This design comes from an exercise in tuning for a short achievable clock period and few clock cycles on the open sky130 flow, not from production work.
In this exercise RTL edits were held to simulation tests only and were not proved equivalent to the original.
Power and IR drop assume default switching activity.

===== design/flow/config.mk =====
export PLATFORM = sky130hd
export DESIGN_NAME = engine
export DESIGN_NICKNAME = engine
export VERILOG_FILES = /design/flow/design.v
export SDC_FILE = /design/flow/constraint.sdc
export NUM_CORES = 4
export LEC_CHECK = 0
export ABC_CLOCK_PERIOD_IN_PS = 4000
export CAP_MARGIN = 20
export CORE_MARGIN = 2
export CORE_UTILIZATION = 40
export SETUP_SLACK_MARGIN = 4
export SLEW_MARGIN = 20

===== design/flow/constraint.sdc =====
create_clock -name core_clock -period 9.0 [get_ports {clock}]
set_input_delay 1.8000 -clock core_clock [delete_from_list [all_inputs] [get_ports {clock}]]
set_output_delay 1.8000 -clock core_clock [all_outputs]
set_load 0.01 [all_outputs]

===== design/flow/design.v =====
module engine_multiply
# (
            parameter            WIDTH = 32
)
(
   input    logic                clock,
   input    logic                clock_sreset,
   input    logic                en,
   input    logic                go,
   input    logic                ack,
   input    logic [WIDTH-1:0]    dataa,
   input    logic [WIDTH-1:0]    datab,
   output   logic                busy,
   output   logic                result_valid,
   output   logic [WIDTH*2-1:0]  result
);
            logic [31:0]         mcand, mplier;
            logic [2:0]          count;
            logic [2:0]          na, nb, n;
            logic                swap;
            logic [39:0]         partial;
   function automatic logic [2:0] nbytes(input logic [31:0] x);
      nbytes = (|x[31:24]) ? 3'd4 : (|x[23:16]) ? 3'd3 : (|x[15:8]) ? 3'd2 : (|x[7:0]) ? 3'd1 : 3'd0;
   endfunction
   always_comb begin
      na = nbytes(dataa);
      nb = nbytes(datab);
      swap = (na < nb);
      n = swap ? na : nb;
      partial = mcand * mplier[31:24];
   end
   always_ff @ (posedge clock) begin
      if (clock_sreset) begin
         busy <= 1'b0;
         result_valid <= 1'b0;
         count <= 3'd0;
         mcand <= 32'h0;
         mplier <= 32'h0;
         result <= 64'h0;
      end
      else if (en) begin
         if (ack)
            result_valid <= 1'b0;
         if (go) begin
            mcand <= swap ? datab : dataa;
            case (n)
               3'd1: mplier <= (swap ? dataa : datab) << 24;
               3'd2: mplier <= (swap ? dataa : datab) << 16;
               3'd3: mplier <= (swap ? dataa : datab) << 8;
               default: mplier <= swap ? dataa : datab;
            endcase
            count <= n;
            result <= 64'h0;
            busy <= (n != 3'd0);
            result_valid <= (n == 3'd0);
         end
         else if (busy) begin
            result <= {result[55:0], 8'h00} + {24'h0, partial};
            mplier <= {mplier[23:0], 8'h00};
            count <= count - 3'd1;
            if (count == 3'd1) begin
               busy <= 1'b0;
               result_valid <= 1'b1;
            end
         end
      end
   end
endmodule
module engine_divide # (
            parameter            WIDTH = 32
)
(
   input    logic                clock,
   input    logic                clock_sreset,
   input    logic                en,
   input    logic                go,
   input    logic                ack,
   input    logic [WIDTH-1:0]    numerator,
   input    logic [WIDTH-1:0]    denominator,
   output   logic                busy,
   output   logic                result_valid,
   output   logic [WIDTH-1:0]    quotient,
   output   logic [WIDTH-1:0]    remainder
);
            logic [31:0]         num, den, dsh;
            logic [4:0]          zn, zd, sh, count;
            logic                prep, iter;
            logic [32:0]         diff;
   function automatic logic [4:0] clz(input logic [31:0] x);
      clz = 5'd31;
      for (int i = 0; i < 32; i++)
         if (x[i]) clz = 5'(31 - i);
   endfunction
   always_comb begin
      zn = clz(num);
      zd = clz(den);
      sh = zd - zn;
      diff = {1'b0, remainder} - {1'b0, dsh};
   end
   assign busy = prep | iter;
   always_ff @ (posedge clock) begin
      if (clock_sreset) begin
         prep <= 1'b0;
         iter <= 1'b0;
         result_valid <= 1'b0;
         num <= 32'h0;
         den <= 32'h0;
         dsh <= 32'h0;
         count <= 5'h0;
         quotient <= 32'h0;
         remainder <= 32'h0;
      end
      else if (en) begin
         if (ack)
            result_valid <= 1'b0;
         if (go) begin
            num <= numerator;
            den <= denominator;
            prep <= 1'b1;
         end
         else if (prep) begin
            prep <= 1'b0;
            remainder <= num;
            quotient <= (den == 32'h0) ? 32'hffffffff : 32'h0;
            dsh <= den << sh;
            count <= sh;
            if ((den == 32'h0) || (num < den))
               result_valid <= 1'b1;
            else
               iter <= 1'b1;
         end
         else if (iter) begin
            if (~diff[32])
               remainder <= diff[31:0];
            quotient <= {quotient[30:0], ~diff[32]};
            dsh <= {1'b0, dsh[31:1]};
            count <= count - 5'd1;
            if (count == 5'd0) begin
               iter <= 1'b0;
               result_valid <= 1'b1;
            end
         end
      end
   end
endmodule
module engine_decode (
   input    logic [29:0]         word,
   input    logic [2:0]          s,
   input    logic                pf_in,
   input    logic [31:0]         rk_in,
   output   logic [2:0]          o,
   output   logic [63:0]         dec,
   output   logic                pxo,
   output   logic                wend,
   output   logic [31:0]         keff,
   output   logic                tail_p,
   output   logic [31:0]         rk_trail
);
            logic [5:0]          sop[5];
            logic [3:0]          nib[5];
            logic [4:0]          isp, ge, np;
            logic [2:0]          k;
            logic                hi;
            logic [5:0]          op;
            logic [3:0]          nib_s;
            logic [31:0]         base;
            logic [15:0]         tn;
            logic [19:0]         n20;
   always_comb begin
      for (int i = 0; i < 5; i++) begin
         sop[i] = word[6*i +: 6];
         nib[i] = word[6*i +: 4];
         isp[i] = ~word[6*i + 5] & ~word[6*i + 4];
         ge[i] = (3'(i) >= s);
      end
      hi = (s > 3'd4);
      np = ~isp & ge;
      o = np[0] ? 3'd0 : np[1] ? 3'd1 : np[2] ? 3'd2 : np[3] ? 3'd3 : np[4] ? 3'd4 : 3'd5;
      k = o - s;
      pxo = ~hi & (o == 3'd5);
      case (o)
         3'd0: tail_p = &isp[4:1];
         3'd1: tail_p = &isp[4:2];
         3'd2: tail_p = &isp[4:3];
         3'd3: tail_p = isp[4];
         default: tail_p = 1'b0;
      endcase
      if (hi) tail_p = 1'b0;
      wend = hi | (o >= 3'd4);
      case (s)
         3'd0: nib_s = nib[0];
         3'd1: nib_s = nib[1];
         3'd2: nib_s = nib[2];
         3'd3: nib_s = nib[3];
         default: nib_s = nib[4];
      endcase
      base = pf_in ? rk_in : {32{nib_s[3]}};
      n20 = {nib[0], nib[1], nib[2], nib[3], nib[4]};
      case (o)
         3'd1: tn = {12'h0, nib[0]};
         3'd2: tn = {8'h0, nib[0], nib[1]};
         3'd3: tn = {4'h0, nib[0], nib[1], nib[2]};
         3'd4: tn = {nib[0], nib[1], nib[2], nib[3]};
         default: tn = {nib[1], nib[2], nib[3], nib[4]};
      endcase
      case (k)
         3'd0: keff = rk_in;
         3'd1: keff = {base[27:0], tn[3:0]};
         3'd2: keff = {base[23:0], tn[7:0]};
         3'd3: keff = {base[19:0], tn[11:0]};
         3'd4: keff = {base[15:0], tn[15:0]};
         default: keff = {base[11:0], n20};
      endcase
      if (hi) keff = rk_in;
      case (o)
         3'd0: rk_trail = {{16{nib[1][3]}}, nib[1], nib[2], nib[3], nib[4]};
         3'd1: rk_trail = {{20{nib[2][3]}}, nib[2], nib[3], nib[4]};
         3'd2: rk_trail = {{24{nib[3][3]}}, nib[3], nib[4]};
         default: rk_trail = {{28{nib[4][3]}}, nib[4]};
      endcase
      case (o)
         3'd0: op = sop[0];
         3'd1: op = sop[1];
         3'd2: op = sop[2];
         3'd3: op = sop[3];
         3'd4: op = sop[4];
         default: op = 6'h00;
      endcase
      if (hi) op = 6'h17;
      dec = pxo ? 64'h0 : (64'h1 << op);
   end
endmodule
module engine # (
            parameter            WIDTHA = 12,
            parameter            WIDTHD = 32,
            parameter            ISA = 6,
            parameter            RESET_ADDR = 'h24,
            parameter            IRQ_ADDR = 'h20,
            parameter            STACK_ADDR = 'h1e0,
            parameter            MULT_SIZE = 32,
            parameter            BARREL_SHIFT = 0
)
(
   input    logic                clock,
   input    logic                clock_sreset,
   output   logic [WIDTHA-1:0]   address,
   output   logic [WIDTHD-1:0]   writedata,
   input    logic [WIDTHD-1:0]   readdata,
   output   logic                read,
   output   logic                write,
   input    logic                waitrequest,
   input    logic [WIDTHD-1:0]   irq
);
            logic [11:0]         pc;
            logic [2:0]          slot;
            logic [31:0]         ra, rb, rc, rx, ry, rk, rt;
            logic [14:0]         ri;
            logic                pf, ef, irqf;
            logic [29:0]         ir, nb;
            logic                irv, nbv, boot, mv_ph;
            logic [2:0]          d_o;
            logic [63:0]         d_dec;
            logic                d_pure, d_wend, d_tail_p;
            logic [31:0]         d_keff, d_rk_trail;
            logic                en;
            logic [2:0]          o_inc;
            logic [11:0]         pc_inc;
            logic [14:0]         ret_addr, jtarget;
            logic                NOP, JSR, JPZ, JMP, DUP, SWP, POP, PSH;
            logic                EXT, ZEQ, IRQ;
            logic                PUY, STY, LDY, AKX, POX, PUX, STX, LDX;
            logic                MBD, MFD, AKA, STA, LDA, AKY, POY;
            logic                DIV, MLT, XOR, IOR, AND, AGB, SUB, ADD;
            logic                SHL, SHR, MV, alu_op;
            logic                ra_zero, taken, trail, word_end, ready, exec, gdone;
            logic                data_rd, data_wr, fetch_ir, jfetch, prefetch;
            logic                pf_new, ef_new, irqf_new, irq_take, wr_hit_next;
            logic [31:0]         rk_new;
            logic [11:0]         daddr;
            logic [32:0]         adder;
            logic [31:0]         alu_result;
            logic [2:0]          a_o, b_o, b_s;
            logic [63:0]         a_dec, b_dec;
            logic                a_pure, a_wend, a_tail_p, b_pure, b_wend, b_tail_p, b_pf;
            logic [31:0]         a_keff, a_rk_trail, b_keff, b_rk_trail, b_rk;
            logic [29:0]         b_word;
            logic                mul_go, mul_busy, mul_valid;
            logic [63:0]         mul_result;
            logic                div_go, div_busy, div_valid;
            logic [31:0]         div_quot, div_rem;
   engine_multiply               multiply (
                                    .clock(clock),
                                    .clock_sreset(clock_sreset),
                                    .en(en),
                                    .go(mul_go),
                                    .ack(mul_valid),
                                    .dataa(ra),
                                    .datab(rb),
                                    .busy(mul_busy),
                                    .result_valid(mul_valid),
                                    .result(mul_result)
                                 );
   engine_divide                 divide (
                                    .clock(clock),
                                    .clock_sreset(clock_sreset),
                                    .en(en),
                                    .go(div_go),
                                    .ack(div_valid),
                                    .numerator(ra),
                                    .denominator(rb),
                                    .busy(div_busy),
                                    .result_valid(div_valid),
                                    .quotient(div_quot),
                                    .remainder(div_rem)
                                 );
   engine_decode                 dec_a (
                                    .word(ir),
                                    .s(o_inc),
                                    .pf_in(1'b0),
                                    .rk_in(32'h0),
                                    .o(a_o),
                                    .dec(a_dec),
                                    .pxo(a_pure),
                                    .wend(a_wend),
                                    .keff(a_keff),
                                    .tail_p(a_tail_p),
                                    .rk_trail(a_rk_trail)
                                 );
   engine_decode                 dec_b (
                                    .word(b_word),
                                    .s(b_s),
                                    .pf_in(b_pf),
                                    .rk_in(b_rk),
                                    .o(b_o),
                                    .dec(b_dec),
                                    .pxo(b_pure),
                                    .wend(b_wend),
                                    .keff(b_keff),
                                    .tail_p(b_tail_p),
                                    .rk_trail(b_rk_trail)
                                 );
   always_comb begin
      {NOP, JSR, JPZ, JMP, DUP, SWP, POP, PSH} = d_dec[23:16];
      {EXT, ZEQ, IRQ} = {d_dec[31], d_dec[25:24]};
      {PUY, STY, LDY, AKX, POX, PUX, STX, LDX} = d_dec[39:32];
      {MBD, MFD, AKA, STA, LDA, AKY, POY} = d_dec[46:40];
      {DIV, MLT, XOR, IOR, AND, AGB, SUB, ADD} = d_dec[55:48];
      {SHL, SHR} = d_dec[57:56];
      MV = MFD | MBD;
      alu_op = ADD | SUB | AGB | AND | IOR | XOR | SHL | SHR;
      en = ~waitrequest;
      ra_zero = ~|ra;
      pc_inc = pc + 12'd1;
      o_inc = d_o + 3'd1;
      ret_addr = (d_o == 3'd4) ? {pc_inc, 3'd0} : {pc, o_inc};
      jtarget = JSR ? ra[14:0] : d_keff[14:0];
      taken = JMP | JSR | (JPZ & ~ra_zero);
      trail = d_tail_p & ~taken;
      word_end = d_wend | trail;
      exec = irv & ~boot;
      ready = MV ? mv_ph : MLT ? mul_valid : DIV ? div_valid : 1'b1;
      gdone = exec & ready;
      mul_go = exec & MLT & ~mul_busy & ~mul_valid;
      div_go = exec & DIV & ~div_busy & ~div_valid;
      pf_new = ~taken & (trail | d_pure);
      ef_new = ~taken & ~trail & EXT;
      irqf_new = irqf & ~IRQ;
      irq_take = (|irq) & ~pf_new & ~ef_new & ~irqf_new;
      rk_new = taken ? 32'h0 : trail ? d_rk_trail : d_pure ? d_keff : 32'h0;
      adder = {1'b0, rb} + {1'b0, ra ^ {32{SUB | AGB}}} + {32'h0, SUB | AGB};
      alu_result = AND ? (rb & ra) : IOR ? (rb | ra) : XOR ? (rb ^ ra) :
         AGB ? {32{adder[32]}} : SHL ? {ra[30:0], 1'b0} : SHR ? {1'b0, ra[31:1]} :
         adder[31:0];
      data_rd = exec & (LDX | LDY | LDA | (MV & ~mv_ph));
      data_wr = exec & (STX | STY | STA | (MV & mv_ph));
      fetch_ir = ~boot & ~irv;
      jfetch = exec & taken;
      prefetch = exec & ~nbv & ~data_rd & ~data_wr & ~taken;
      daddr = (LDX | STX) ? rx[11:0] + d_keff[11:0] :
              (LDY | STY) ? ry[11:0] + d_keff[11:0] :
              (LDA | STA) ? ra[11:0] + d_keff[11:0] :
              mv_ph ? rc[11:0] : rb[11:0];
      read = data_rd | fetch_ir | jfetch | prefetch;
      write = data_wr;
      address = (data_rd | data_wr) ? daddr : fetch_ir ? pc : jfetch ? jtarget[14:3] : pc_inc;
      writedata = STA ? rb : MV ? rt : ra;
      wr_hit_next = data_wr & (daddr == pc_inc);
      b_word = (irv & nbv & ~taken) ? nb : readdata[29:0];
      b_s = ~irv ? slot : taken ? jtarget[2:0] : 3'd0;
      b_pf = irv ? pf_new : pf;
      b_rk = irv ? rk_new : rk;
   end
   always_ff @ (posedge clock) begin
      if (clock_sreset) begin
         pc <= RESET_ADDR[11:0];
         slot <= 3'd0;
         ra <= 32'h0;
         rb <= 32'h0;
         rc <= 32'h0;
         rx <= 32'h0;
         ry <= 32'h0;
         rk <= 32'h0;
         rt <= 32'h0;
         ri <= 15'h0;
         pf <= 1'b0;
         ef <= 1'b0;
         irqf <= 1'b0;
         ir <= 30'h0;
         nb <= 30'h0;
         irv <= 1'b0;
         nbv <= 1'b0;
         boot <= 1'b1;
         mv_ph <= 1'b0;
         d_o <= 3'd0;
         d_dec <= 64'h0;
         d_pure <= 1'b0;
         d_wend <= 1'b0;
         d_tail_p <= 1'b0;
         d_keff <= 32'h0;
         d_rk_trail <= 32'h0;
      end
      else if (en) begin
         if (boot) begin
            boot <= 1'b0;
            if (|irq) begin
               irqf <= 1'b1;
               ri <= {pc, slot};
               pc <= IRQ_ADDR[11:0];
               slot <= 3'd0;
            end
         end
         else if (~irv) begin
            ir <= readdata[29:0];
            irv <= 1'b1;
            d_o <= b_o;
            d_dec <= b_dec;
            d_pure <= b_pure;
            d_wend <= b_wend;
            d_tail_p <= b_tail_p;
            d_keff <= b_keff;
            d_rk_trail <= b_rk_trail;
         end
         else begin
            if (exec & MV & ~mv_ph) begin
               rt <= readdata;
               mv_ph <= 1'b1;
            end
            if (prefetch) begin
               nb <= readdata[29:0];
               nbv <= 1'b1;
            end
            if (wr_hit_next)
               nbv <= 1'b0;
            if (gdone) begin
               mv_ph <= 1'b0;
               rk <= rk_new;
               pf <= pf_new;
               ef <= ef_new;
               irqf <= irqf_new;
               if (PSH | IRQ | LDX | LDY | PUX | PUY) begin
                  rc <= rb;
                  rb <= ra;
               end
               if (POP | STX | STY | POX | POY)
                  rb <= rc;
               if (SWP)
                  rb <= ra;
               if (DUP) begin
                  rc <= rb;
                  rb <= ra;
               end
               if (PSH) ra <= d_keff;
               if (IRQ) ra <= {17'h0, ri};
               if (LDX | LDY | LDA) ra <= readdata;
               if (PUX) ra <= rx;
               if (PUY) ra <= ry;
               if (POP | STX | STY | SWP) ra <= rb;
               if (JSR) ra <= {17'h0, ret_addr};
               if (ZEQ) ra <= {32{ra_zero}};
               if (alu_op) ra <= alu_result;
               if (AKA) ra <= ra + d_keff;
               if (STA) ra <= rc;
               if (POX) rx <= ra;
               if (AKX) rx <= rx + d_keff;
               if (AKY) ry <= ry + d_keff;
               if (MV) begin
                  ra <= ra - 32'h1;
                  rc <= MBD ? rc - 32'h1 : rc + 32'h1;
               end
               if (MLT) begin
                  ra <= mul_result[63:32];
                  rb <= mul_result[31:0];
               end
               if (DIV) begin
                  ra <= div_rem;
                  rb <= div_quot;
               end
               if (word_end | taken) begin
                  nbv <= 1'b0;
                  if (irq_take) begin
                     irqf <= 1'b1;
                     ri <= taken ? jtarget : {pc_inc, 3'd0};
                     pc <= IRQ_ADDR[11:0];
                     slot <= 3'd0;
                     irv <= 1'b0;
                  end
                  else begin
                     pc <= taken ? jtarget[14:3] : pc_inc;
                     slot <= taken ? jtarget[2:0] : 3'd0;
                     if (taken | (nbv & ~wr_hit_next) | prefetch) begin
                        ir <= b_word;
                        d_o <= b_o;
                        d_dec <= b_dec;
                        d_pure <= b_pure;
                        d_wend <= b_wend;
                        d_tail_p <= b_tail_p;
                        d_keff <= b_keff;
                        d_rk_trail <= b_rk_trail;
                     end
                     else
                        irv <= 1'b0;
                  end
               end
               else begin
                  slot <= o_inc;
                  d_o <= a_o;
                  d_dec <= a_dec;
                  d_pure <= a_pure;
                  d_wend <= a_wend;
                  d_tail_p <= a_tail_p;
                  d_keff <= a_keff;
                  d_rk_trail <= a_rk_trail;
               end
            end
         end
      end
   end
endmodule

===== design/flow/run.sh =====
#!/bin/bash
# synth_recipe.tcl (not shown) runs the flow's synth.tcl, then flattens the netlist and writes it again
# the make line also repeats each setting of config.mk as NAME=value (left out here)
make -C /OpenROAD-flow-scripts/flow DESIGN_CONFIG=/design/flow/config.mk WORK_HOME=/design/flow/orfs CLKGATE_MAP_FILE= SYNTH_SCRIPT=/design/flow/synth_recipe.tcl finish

□ □ □ □ □ □ □

Go through the records line by line, and copy each line that holds the string "jfetch".

            logic                data_rd, data_wr, fetch_ir, jfetch, prefetch;
      jfetch = exec & taken;
      read = data_rd | fetch_ir | jfetch | prefetch;
      address = (data_rd | data_wr) ? daddr : fetch_ir ? pc : jfetch ? jtarget[14:3] : pc_inc;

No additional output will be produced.